(Collected data)
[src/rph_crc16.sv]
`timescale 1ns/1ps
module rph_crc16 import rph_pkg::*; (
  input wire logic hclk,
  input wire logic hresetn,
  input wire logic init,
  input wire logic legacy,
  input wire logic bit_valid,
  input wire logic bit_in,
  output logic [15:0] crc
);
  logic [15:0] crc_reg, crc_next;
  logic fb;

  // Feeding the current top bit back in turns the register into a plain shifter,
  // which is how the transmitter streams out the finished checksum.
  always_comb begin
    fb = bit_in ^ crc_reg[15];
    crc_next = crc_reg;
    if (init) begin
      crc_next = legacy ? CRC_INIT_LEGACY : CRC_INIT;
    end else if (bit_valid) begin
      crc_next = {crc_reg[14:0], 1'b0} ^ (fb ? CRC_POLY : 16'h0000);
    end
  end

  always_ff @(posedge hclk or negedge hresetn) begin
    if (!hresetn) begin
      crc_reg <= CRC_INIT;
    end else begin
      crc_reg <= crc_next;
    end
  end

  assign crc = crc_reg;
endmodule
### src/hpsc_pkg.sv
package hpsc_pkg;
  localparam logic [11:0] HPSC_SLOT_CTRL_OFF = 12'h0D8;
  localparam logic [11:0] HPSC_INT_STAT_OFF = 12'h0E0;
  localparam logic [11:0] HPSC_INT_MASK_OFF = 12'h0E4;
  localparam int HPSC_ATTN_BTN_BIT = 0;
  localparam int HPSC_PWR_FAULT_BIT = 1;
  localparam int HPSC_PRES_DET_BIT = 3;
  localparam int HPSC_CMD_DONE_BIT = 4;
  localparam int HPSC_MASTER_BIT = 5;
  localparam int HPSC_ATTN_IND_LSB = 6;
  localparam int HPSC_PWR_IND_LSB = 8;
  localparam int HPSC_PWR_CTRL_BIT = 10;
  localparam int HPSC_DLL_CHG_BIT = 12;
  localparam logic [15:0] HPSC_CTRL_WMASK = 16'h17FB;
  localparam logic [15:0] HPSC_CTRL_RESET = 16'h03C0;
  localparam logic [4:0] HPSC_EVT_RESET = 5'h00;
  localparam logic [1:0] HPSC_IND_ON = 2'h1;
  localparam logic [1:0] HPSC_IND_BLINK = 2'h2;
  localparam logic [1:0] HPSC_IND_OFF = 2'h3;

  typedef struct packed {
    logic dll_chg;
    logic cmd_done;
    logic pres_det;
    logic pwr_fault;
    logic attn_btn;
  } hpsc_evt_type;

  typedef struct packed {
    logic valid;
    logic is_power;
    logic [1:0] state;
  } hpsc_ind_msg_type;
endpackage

---

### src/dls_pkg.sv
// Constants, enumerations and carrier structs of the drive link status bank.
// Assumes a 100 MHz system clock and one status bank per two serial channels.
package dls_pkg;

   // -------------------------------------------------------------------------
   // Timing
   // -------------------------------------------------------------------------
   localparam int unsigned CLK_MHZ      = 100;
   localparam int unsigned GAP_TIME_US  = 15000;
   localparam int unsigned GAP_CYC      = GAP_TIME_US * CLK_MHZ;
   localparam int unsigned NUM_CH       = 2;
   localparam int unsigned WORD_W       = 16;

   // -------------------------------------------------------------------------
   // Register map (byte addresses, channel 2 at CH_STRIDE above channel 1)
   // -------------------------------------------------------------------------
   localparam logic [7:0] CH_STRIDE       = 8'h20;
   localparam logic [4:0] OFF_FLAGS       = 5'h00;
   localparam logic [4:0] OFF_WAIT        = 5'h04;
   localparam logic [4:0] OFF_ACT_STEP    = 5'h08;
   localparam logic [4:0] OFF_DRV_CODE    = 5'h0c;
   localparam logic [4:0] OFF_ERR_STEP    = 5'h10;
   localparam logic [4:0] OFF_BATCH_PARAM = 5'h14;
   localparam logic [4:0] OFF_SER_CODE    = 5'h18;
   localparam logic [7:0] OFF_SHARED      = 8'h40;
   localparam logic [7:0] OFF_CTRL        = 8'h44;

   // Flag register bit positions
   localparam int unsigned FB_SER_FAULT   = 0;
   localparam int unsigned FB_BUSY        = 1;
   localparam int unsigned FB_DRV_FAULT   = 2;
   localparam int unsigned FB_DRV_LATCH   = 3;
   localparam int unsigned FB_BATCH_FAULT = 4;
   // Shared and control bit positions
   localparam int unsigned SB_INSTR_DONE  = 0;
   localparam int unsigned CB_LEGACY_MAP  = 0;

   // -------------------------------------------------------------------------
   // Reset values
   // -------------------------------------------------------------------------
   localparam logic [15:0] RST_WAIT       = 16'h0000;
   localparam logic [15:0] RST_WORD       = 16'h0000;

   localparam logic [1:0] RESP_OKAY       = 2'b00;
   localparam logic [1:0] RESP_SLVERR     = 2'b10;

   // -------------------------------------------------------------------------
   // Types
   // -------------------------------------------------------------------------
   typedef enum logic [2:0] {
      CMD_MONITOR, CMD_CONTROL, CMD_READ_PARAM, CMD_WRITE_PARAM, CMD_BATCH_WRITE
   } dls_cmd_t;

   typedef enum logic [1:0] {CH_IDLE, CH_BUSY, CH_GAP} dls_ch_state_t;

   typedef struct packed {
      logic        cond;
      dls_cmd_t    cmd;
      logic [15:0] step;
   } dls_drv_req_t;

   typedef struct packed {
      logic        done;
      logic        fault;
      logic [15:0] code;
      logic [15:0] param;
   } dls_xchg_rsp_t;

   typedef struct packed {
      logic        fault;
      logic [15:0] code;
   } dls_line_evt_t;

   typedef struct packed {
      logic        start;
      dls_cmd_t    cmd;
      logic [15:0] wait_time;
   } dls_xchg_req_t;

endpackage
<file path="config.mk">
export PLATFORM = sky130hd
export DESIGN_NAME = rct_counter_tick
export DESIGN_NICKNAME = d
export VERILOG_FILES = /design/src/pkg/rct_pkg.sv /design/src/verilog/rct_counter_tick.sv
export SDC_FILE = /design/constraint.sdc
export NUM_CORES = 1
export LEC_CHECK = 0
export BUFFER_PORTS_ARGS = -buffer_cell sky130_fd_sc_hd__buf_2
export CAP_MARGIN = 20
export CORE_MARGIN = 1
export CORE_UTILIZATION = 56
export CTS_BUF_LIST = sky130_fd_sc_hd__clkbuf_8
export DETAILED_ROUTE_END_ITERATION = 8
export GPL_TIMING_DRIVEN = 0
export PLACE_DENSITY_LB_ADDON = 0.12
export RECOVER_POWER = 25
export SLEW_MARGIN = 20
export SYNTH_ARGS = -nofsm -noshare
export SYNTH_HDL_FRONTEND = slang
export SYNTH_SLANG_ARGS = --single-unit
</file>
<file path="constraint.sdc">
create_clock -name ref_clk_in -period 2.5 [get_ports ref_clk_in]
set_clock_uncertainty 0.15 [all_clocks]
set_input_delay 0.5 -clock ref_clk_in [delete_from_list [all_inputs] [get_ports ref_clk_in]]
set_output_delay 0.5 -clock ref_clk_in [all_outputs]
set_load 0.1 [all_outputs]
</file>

*Try it:* Wherever the string "bank" occurs in the data, copy the line that holds it.

*Output:*
// Constants, enumerations and carrier structs of the drive link status bank.
// Assumes a 100 MHz system clock and one status bank per two serial channels.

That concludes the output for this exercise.